Pandora efsanesi
Geçen hafta yazdığım Prometheus efsanesinde; Prometheus’un kardeşi olduğu halde onun tam zıddı karakterdeki Epimetheus’un, Zeus’un emriyle Pandora ile evlendirildiğinden söz etmiştim. Peki, kimdir bu Pandora?

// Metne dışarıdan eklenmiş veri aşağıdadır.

--- src/rtl/uart_rx_vote_sampler.sv ---
// Majority-vote bit sampler for the UART receiver: takes NUM_SAMPLES samples of RX_IN
// centred on each bit period and reports the voted bit, a noise flag and a config error.
module uart_rx_vote_sampler #(
    parameter int PRESCALE_WIDTH = 6,
    parameter int NUM_SAMPLES    = 3
) (
    input  logic                      CLK,
    input  logic                      RST,
    input  logic                      RX_IN,
    input  logic                      enable,
    input  logic [PRESCALE_WIDTH-1:0] Prescale,
    input  logic [PRESCALE_WIDTH-1:0] edge_cnt,
    output logic                      sampled_bit,
    output logic                      sample_valid,
    output logic                      noise_flag,
    output logic                      cfg_err
);

    localparam int HALF = (NUM_SAMPLES - 1) / 2;
    localparam int CW   = $clog2(NUM_SAMPLES + 1);
    // Extra headroom so that none of the window sums below can wrap.
    localparam int EW   = PRESCALE_WIDTH + 4;

    localparam logic [EW-1:0] HALF_X = EW'(HALF);
    localparam logic [CW-1:0] N_C    = CW'(NUM_SAMPLES);
    localparam logic [CW-1:0] HALF_C = CW'(HALF);

    if ((NUM_SAMPLES < 1) || (NUM_SAMPLES > 7) || ((NUM_SAMPLES % 2) == 0)) begin : g_bad_num_samples
        $error("uart_rx_vote_sampler: NUM_SAMPLES must be odd and in 1..7");
    end

    logic [EW-1:0] pre_x;
    logic [EW-1:0] edge_x;
    logic [EW-1:0] center_x;
    logic          in_window;
    logic          at_decide;
    logic          at_last;

    logic [CW-1:0] ones_cnt;
    logic [CW-1:0] taken_cnt;
    logic          first_val;
    logic          mismatch;

    // Lower window bound is tested as edge+HALF >= center to avoid subtracting below zero.
    always_comb begin
        pre_x     = EW'(Prescale);
        edge_x    = EW'(edge_cnt);
        center_x  = pre_x >> 1;
        cfg_err   = Prescale[0] | ((center_x + HALF_X + EW'(3)) > pre_x);
        in_window = ((edge_x + HALF_X) >= center_x) && (edge_x <= (center_x + HALF_X));
        at_decide = (edge_x + EW'(2)) == pre_x;
        at_last   = (edge_x + EW'(1)) == pre_x;
    end

    always_ff @(posedge CLK or negedge RST) begin
        if (!RST) begin
            sampled_bit  <= 1'b0;
            sample_valid <= 1'b0;
            noise_flag   <= 1'b0;
            ones_cnt     <= '0;
            taken_cnt    <= '0;
            first_val    <= 1'b0;
            mismatch     <= 1'b0;
        end else begin
            sample_valid <= 1'b0;
            if (!enable || cfg_err || at_last) begin
                ones_cnt  <= '0;
                taken_cnt <= '0;
                first_val <= 1'b0;
                mismatch  <= 1'b0;
            end else begin
                // A partial window (enable rose mid-bit) leaves taken_cnt short and skips the decision.
                if (at_decide && (taken_cnt == N_C)) begin
                    sampled_bit  <= (ones_cnt > HALF_C);
                    noise_flag   <= mismatch;
                    sample_valid <= 1'b1;
                end
                if (in_window) begin
                    ones_cnt  <= ones_cnt + CW'(RX_IN);
                    taken_cnt <= taken_cnt + CW'(1);
                    if (taken_cnt == '0) begin
                        first_val <= RX_IN;
                        mismatch  <= 1'b0;
                    end else begin
                        mismatch <= mismatch | (RX_IN != first_val);
                    end
                end
            end
        end
    end

endmodule

--- config.mk ---
export PLATFORM = sky130hd
export DESIGN_NAME = uart_rx_vote_sampler
export DESIGN_NICKNAME = d
export VERILOG_FILES = /design/src/rtl/uart_rx_vote_sampler.sv
export SDC_FILE = /design/constraint.sdc
export NUM_CORES = 1
export LEC_CHECK = 0
export ABC_AREA = 1
export BUFFER_PORTS_ARGS = -buffer_cell sky130_fd_sc_hd__buf_2
export CELL_PAD_IN_SITES_DETAIL_PLACEMENT = 0
export CELL_PAD_IN_SITES_GLOBAL_PLACEMENT = 1
export CORE_ASPECT_RATIO = 1.1
export CORE_UTILIZATION = 37
export DETAILED_ROUTE_END_ITERATION = 8
export PLACE_DENSITY = 0.88
export SLEW_MARGIN = 20
export SYNTH_ARGS = -nofsm -noshare
export SYNTH_HDL_FRONTEND = slang
export SYNTH_SLANG_ARGS = --single-unit
--- constraint.sdc ---
create_clock -name CLK -period 2.2 [get_ports CLK]
set_input_delay 0.44 -clock CLK [delete_from_list [all_inputs] [get_ports CLK]]
set_output_delay 0.44 -clock CLK [all_outputs]
set_load 0.01 [all_outputs]
* Word level (Yosys, flattened, before mapping)
Cells that the tools add are included.
** Operators by class
- Muxes and demuxes :: 12
- Equality and inequality tests :: 4
- Reductions and logical operators :: 10
- Bitwise logic cells :: 3
- Add/subtract/negate cells :: 6
- Order comparisons :: 4
** Operators with widths (count)
- == test 7 x 6 -> 1 bit :: 2
- adder 10 x 2 -> 10 bit, second input constant :: 1
- >= comparator 10 x 5 -> 1 bit :: 1
- greater-than comparator 10 x 6 -> 1 bit :: 1
- 2-to-1 mux 1 bit :: 8
- 2-to-1 mux 2 bit :: 4
- adder 6 x 1 -> 7 bit, second input constant :: 1
- adder 6 x 2 -> 7 bit, second input constant :: 1
- adder 5 x 1 -> 6 bit, second input constant :: 1
- less-or-equal comparator 6 bit :: 1
- AND reduction 2 bit :: 2
- nonzero test 2 bit :: 2
- adder 2 x 1 -> 2 bit :: 1
- adder 2 x 1 -> 2 bit, second input constant :: 1
- == test 2 bit, second input constant :: 1
- greater-than comparator 2 x 1 -> 1 bit, second input constant :: 1
- logical AND 1 bit :: 2
- zero test 2 bit :: 1
- logical OR 1 bit :: 2
- OR 1 bit :: 2
- zero test 1 bit :: 1
- != test 1 bit :: 1
- NOT 1 bit :: 1
** Storage, ports and cells
- Logic and storage cells :: 46
- Output and inout bits :: 4
- Input port bits :: 16
- Register bits after elaboration :: 9

* Longest topological paths before layout
- Depth in word-level cells :: 8
- Depth in mapped cells :: 17
- Mapped depth without buffers :: 17

* Worst setup path after synthesis
OpenSTA, ideal clock, no wires.
- Path kind :: in2reg
- Start :: input port Prescale[1]
- End :: register ones_cnt[0]
- Path buffers :: 1
- Path slack :: -0.098 ns
- Required time :: 2.135 ns
- Setup time :: 0.065 ns
- Arrival :: 2.233 ns
- Stages on the path :: 15
- Path through :: ha_1 > xor2_1 > nand3_1 > o31ai_1 > ha_1 > nand2_1 > inv_1 > nand4_1 > nand3_1 > nand2_1 > nand2_2 > nor2_4 > buf_6 > nand3_1 > nand2_1
** On the way
- Longest elaborated chain between the ends :: 7
- Elaborated cells between the ends (all ways) :: 12
- Those cells by class :: add/sub (2); order compare (3); eq/ne (1); mux (1); bitwise (1); reduce/logical (4)
** Ends and longest elaborated chain
- start: declaration :: line 11 : input logic [PRESCALE_WIDTH-1:0] Prescale,
- adder 5 x 1 -> 6 bit :: line 49 : cfg_err = Prescale[0] | ((center_x + HALF_X + EW'(3)) > pre_x);
- adder 10 x 2 -> 10 bit :: line 49
- greater-than comparator 10 x 6 -> 1 bit * :: line 49
- OR 1 bit * :: line 49
- via cfg_err :: line 16 : output logic cfg_err
- logical OR 1 bit * (2 in series) :: line 66 : if (!enable || cfg_err || at_last) begin
- 2-to-1 mux 2 bit or nonzero test 2 bit (tied branches)
- end signal: assignment :: line 79 : ones_cnt <= ones_cnt + CW'(RX_IN);
- end: declaration :: line 39 : logic [CW-1:0] ones_cnt;
The timed path passes the listed nets; every way through them passes the cells marked *.
A chain may end at the register's enable or synchronous reset.

* Final worst setup path
- Start :: input port Prescale[3]
- End :: output port cfg_err
** On the way
- Longest elaborated chain between the ends :: 4
** Ends and longest elaborated chain (line)
- adder 5 x 1 -> 6 bit :: 49
- adder 10 x 2 -> 10 bit :: 49
- greater-than comparator 10 x 6 -> 1 bit * :: 49
- OR 1 bit * :: 49
- end: declaration :: 16
Mark *: on every way between the ends. The rest lies on a longest branch, timed or not.

==> impl_summary.txt <==
----------------------------------------------------
[Routing]
  First-pass iteration count of the detailed router ... 4
  DRT Wirelength ... 3410 um
  Total vias in the final route ... 1,410
  Iter 0 DRT Violations ... 45
  Antenna violation net count after detailed routing ... 0
  Average vias per placed instance ... 4.55
  Detailed-route DRC error count ... 0
  Routed len/inst ... 11.0 um

[Critical path]
  Critical Path Slowest Stage Cell ... sky130_fd_sc_hd__ha_1
  Family of cells with the greatest summed delay on the critical path ... adder cells
  Signal arrival time at the worst endpoint ... 2.08 ns
  Critical path endpoint category ... primary output
  Max Fanout on Critical Path ... 5
  Register-to-register path setup slack ... 0.84 ns
  Start of the worst register-to-register path ... taken_cnt[0]
  Count of buffer and inverter cells on the critical path ... 2
  Data required time of the critical path ... 1.76 ns
  End of the critical path ... cfg_err
  Crit path launch ... Prescale[3]
  Cell count of the worst reg-to-reg path ... 8
  Category of the critical setup timing path ... in2out
  RR Endpoint ... sampled_bit
  Ordered cell list for the critical path ... buf_6, ha_1, nand2_2, xor2_2, o31ai_2, ha_1, a21oi_1, nand3_1, nand2_1, nand2_2, buf_6
  Critical Path Stages ... 11
  Slowest Stage Delay on Critical Path ... 0.28 ns
  Crit path launch type ... input pin

[STA]
  Transition at the pin with the smallest max-transition slack ... 0.285 ns
  Time the worst path needs with I/O delays and setup ... 2.52 ns
  Final setup skew ... 0.00480 ns
  Number of max-slew violations in the final report ... 0
  Slew headroom ... 80.9%
  Fmax achieved ... 398 MHz
  Part of the cycle the worst path needs ... 114%
  Post-route worst hold slack ... 0.0459 ns
  Fin. Hold Viols ... 0
  Setup repair after global routing missed its margin ... true
  PnR worst setup slack ... -0.315 ns
  Setup Viol. Count Final ... 10

[Power and ir drop]
  Pwr per Cell Area ... 368 mW/mm2
  P_leak ... 1.10 nW
  Max rail drop VDD ... 0.154 mV

[Placement]
  Placement Cell Area ... 0.00174 mm2
  PortBufs ... 19
  DP Wirelength ... 2760 um
  Global placement routability congestion ... 0.821
  # placed instances ... 303

[Cells and area]
  Number of nets in the final layout ... 301
  Fill cell instance count of the final layout ... 389
  Layout Area Growth over Synthesis ... 34.8%
  Final core utilization ... 51.9%
  Non-filler cells in the finished layout ... 310
  Share of final-layout standard cells stronger than drive strength 1 ... 26.9%
  Post-route design area ... 0.00190 mm2
  Count of antenna diodes in the layout ... 0

[GRT]
  Maximum number of pins on one net before global-route repair ... 10
  Overall overflow remaining after global route ... 0
  Via count of the first global-routing pass ... 1,268
  Initial antenna violation count ... 0
  GRT Overall Usage ... 18.0%
  First-pass GRT wire length ... 5490 um

[Floorplanning]
  Area of the die ... 0.00406 mm2
  Placeable core region ... 0.00365 mm2
  Die width ... 60.8 um
  Top Ports ... 20
  Die Height ... 66.7 um
  Standard-cell rows ... 23
  Effective utilization at floorplan ... 38.5%

[Logic synthesis]
  #FFs+latches synth ... 9
  Mean area per synthesized cell ... 6.58 um2
  Post-synthesis instance total ... 214
  Post-Syn Nets ... 254
  Count of cell types in the netlist ... 30
  Syn. warnings ... 0
  Share of synthesized area occupied by flip-flops and latches ... 16.0%
  Syn Std Cell Area ... 0.00141 mm2

[CTS]
  Sink count of the clock tree ... 9
  Htree depth ... 1
  Clock-pin slew reported for the worst setup and hold paths after clock tree synthesis ... 0.05 ns
  Longest Clk Path Bufs ... 2
  CTS tree ... yes
  Cts hold-fix bufs ... 0
  Clk_lat worst skew ... 0.24 ns
  Clock buffer count from CTS ... 3
  CTS root buf ... sky130_fd_sc_hd__clkbuf_8

[Status]
  Status ... finished, violations left
  Failing checks ... negative setup slack

[Run]
  MaxCap Viol Count ... 0

[Min path]
  Hold Path Class ... in2async

----------------------------------------------------
[state kept, by name, summed over array words and instances, names as in the netlist]
name and flops:
ones_cnt 2, mismatch 1, first_val 1, sample_valid 1, taken_cnt 2, noise_flag 1, sampled_bit 1
[what timing repair did]
action,4_1_cts,5_1_grt
resized for setup,14,7
setup buffers,2,1
setup endpoints to repair,9,10
pin swaps,14,12
[how the worst min path moves through the flow]
| stage | to | slack [ns] | cells after the start |
|---|---|---|---|
| final | sample_valid | 0.05 | 1 |
| after detailed placement | sample_valid | 0.30 | 1 |
| after floorplan | first_val | 0.14 | 0 |
| after CTS | sample_valid | 0.05 | 1 |
| after global routing | sample_valid | 0.05 | 1 |
| after global placement | sample_valid | 0.30 | 1 |
[per-layer routing]
layer | vias up | GRT usage (%) | wire length (um)
li1 | 768 | - | -
met1 | 619 | 23.4 | 1610
met2 | 17 | 31.3 | 1680
met3 | 6 | 2.91 | 82
met4 | 0 | 2.56 | 42
met5 | - | 0 | 0
[Yosys cell counts]
master / instances / area share, %
sky130_fd_sc_hd__nand3_1: 26 / 9.2
sky130_fd_sc_hd__nor2_1: 11 / 2.9
sky130_fd_sc_hd__ha_1: 24 / 21
sky130_fd_sc_hd__clkbuf_2: 1 / 0.36
sky130_fd_sc_hd__nor3_1: 1 / 0.36
sky130_fd_sc_hd__xor2_1: 9 / 5.6
sky130_fd_sc_hd__buf_2: 1 / 0.36
sky130_fd_sc_hd__a22oi_1: 1 / 0.53
sky130_fd_sc_hd__or2_0: 1 / 0.44
sky130_fd_sc_hd__a21oi_2: 1 / 0.62
sky130_fd_sc_hd__inv_1: 34 / 9.1
sky130_fd_sc_hd__nor3_2: 1 / 0.71
sky130_fd_sc_hd__a21oi_1: 3 / 1.1
sky130_fd_sc_hd__a21o_1: 1 / 0.53
sky130_fd_sc_hd__o21ai_2: 1 / 0.62
sky130_fd_sc_hd__nand2_2: 1 / 0.44
sky130_fd_sc_hd__nand4_1: 3 / 1.3
sky130_fd_sc_hd__a21oi_4: 1 / 1.2
sky130_fd_sc_hd__o22ai_1: 1 / 0.44
sky130_fd_sc_hd__nand2_1: 68 / 18
sky130_fd_sc_hd__nor2_4: 2 / 1.6
sky130_fd_sc_hd__buf_6: 1 / 0.80
sky130_fd_sc_hd__o21bai_1: 1 / 0.53
sky130_fd_sc_hd__o31ai_1: 1 / 0.53
sky130_fd_sc_hd__dfrtp_1: 9 / 16
sky130_fd_sc_hd__inv_2: 2 / 0.53
sky130_fd_sc_hd__nand3b_1: 1 / 0.53
sky130_fd_sc_hd__xnor2_1: 5 / 3.1
sky130_fd_sc_hd__o21ai_0: 1 / 0.36
sky130_fd_sc_hd__nand3_2: 1 / 0.71
[metrics by stage]
stage | setup WS [ns] | TNS [ns] | power (mW)
after floorplan | -0.0300 | -0.170 | 0.363
after global placement | -0.361 | -2.46 | 0.470
after detailed placement | -0.429 | -3.23 | 0.474
after CTS | -0.327 | -0.333 | 0.690
after global routing | -0.418 | -2.83 | 0.757
final | -0.315 | -1.45 | 0.698
[cell families (layout without fill, tap and decap cells)]
kind of cell / after synthesis / in the layout / synth area share (%)
fa+ha+maj: 24 / 24 / 21.3
buf+inv: 39 / 85 / 11.1
compound gates: 12 / 12 / 6.40
xor+xnor: 14 / 14 / 8.71
simple gates: 116 / 116 / 36.4
flops: 9 / 9 / 16.0
[cell usage in the layout (no fill, tap or decap)]
master	netlist	layout
sky130_fd_sc_hd__nor2_1	11	10
sky130_fd_sc_hd__a21oi_2	1	1
sky130_fd_sc_hd__xor2_4	0	1
sky130_fd_sc_hd__inv_2	2	3
sky130_fd_sc_hd__o21ai_2	1	1
sky130_fd_sc_hd__nand3b_1	1	1
sky130_fd_sc_hd__a21o_1	1	1
sky130_fd_sc_hd__o21ai_0	1	1
sky130_fd_sc_hd__o31ai_2	0	1
sky130_fd_sc_hd__clkbuf_8	0	3
sky130_fd_sc_hd__xor2_1	9	7
sky130_fd_sc_hd__clkbuf_1	0	1
sky130_fd_sc_hd__ha_4	0	2
sky130_fd_sc_hd__a22oi_1	1	1
sky130_fd_sc_hd__nand2_1	68	65
sky130_fd_sc_hd__a21oi_4	1	1
sky130_fd_sc_hd__nand3_2	1	3
sky130_fd_sc_hd__nor3_1	1	1
sky130_fd_sc_hd__nand4_1	3	3
sky130_fd_sc_hd__dfrtp_1	9	9
sky130_fd_sc_hd__nand3_1	26	24
sky130_fd_sc_hd__buf_6	1	5
sky130_fd_sc_hd__a21oi_1	3	3
sky130_fd_sc_hd__o22ai_1	1	1
sky130_fd_sc_hd__nor2_4	2	2
sky130_fd_sc_hd__buf_4	0	24
sky130_fd_sc_hd__buf_8	0	1
sky130_fd_sc_hd__o21bai_1	1	1
sky130_fd_sc_hd__inv_1	34	33
sky130_fd_sc_hd__xnor2_1	5	5
sky130_fd_sc_hd__nor2_2	0	1
sky130_fd_sc_hd__nand2_2	1	4
sky130_fd_sc_hd__ha_1	24	22
sky130_fd_sc_hd__or2_0	1	1
sky130_fd_sc_hd__buf_2	1	15
sky130_fd_sc_hd__nor3_2	1	1
sky130_fd_sc_hd__xor2_2	0	1
[power breakdown]
group | total (mW) | internal, mW | switching, mW | leakage [nW]
combinational | 0.334 | 0.149 | 0.184 | 0.953
sequential | 0.171 | 0.169 | 0.00206 | 0.125
clock | 0.194 | 0.126 | 0.0673 | 0.0228
total | 0.698 | 0.445 | 0.254 | 1.10
[final cells by class]
class	count	area [um2]	share of cell area, %
timing repair buffer	45	327	17.2
clock buffer	4	45.0	2.37
tap	50	62.6	3.30
inverter	36	135	7.12
multi-input combinational	166	1100	58.1
sequential	9	225	11.9
Power figures use the tool's default switching activity.
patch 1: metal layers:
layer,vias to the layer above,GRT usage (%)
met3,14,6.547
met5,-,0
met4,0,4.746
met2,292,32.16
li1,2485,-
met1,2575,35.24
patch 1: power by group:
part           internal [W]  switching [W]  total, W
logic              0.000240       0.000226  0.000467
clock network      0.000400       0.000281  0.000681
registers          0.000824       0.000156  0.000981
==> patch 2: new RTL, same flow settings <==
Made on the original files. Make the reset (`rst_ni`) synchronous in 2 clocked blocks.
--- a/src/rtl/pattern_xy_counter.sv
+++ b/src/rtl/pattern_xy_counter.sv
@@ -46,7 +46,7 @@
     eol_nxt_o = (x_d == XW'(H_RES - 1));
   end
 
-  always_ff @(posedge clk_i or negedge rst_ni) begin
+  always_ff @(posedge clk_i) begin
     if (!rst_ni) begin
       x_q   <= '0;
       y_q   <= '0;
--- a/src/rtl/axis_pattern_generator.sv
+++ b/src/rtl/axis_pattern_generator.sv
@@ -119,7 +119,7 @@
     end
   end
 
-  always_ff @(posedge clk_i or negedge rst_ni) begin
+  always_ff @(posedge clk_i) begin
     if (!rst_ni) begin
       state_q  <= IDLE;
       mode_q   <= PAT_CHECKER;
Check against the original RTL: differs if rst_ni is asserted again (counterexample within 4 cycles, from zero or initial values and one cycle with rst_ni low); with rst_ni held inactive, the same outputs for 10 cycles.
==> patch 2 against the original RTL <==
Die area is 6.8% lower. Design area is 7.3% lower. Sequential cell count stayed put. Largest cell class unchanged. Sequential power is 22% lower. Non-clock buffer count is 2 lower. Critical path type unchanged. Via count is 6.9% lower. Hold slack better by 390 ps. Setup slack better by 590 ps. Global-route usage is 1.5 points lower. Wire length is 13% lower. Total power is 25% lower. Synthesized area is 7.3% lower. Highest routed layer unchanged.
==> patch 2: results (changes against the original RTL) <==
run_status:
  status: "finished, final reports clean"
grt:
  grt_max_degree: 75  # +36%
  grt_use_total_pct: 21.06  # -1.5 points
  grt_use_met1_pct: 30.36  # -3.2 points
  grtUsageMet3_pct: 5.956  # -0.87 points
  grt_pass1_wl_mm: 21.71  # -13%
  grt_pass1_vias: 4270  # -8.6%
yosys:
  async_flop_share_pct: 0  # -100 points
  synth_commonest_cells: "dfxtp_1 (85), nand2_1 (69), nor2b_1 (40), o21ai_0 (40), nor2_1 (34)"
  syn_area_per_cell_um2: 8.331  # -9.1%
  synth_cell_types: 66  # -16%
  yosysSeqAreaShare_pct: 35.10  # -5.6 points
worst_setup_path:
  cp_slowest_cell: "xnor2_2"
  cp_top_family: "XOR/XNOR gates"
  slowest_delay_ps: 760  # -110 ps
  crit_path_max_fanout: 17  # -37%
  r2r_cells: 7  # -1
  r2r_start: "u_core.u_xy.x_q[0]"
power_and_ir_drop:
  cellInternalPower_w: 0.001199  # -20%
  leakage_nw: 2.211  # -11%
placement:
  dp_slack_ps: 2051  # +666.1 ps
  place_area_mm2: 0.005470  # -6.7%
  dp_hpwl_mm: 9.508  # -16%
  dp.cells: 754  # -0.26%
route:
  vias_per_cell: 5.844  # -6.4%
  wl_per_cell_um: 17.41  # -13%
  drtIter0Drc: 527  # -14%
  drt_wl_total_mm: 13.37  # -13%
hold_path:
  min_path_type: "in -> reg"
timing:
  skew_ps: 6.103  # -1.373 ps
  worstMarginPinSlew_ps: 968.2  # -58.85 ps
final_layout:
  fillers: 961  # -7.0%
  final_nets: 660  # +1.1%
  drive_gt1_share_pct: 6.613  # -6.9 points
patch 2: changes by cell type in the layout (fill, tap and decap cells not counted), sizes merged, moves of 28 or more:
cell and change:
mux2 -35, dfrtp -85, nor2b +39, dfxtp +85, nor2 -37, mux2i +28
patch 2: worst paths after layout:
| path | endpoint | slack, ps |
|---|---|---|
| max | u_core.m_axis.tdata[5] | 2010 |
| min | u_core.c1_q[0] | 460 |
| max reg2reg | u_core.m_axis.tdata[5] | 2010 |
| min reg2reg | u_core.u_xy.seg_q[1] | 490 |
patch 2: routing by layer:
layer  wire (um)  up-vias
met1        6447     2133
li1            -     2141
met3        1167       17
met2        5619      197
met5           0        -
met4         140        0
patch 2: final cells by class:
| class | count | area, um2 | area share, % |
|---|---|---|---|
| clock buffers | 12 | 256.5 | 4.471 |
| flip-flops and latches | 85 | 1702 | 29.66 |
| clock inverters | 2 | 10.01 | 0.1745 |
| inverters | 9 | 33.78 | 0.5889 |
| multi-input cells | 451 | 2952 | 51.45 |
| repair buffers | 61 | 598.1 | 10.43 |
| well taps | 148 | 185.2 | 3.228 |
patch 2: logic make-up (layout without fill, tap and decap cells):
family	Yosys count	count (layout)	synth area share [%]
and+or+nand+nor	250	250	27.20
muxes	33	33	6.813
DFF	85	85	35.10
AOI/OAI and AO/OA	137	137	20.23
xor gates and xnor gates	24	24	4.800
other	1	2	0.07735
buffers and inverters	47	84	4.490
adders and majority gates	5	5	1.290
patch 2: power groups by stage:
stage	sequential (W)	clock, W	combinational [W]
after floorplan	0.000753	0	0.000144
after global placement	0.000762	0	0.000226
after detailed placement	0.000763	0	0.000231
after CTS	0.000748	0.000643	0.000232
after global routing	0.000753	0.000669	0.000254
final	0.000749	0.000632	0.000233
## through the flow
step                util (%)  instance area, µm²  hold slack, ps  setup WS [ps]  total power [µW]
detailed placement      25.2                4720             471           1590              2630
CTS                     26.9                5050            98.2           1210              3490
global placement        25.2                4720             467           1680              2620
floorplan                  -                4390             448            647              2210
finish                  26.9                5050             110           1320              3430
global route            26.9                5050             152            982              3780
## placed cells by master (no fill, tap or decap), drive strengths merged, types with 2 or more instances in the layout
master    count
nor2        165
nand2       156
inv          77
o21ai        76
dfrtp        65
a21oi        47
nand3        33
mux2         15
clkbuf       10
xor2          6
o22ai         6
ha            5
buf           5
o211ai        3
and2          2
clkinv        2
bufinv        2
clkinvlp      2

Mitolojiye göre Zeus, insanlığı cezalandırmak üzere Hephaistos’a balçıktan bir kadın yaratmasını emreder. Bunun üzerine Hephaistos, Olymposdaki diğer tanrılardan yardım ister ve bu kadının oluşturulup, donatılmasında neredeyse bütün tanrılar el birliği ile çalışırlar. Afrodit, ona peşinden koşulacak bir güzellik bağışlar. Hermes (Hermesias) konuşmayı, daha doğrusu insanları sözle ustaca kandırmayı öğretir ve ayrıca onu utanmak sıkılmak bilmeyen, düzenbaz bir insan yapar. Athena, onu bir güzel giydirir. Letafet perileri Kharitesler onun güzel boynunu altın gerdanlıkla süsler, mevsim tanrıçası Horai ise başını taze bahar çiçekleri ile taçlandırır. Bütün bu işlemlerden sonra Hermes, onun adını, baştan aşağıya donatılmış, herkes kendisine bir şeyler vermiş anlamına gelen “Pandora” koyar. Pandora, aslında tanrılar tarafından insanlığın başına felaket getirmesi için tasarlanmış bir tür Truva Atı’dır.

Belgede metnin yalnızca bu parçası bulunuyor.